Please copy each line below that contains the word "wrap".

(Entries provided)

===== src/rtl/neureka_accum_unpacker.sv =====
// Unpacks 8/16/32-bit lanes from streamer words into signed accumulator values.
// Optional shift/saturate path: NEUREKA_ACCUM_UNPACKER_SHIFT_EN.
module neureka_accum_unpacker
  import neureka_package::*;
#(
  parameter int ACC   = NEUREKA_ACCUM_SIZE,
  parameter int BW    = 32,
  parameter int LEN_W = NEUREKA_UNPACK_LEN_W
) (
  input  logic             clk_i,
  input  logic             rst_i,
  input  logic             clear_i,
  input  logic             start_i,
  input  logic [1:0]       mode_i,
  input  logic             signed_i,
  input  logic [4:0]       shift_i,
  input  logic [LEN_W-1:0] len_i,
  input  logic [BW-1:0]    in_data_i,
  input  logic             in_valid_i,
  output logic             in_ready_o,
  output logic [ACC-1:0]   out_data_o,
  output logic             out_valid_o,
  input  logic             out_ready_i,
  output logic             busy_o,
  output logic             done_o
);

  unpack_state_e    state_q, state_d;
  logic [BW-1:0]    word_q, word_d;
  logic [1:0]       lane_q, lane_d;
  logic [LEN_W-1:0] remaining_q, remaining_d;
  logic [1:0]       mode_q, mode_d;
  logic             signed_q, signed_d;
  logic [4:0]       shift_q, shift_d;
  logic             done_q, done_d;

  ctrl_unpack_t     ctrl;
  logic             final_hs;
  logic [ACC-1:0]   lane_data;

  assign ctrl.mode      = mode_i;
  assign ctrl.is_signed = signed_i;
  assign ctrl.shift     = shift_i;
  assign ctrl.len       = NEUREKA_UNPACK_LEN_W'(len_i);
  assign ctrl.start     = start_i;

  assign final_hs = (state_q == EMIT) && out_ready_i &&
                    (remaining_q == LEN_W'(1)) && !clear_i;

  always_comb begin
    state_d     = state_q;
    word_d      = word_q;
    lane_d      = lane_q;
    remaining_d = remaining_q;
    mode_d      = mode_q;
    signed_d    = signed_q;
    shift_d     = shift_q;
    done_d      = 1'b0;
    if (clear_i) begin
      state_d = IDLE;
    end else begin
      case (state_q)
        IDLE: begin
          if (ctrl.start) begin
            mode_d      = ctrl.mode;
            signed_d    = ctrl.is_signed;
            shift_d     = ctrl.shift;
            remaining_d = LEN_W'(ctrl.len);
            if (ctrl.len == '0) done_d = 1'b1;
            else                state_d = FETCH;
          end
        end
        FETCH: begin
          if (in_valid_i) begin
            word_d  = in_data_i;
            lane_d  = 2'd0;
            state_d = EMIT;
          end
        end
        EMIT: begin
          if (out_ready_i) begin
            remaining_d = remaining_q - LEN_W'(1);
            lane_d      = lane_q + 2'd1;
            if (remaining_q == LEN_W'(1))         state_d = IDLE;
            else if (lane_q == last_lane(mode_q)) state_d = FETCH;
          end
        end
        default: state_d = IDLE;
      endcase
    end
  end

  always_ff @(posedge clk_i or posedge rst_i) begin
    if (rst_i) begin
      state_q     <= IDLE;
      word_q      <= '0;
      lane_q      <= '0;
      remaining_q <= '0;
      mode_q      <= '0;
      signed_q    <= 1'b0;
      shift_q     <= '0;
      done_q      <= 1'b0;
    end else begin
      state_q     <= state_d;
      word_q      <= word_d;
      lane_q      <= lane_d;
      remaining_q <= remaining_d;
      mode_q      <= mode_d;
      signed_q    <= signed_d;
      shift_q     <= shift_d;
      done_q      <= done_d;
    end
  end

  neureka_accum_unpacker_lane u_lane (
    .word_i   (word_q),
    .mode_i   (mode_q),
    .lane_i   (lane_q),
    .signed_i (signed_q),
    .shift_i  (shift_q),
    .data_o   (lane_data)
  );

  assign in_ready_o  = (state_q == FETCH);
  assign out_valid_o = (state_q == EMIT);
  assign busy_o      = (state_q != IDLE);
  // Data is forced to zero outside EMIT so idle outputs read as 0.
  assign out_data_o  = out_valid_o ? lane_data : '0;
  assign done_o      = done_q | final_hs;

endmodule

(End Entries provided)
(Entries provided)

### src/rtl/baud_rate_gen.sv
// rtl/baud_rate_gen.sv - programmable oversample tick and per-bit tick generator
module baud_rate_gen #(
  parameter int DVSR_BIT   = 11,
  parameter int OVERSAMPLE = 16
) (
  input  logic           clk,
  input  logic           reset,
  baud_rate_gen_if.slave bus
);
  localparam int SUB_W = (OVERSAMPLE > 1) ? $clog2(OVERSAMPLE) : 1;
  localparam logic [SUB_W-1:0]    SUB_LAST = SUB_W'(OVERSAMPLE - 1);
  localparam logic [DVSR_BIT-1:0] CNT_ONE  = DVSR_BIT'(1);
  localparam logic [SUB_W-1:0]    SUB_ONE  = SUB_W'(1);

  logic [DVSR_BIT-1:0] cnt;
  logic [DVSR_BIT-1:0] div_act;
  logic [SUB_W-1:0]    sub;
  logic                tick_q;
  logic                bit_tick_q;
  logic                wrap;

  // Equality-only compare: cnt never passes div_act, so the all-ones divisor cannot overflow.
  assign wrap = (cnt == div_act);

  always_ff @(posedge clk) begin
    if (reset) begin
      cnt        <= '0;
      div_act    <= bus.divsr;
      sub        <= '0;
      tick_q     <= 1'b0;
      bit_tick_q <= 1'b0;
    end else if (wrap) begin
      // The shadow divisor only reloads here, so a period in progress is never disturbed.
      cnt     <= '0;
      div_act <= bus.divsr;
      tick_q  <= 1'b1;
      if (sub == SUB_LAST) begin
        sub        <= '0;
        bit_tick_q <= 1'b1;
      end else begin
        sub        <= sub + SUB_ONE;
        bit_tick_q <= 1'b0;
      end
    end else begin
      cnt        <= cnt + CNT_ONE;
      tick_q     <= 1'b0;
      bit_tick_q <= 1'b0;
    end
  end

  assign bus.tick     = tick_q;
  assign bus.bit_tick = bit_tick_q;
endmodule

(End Entries provided)

# [Solution for this task]
  logic                wrap;
  assign wrap = (cnt == div_act);
    end else if (wrap) begin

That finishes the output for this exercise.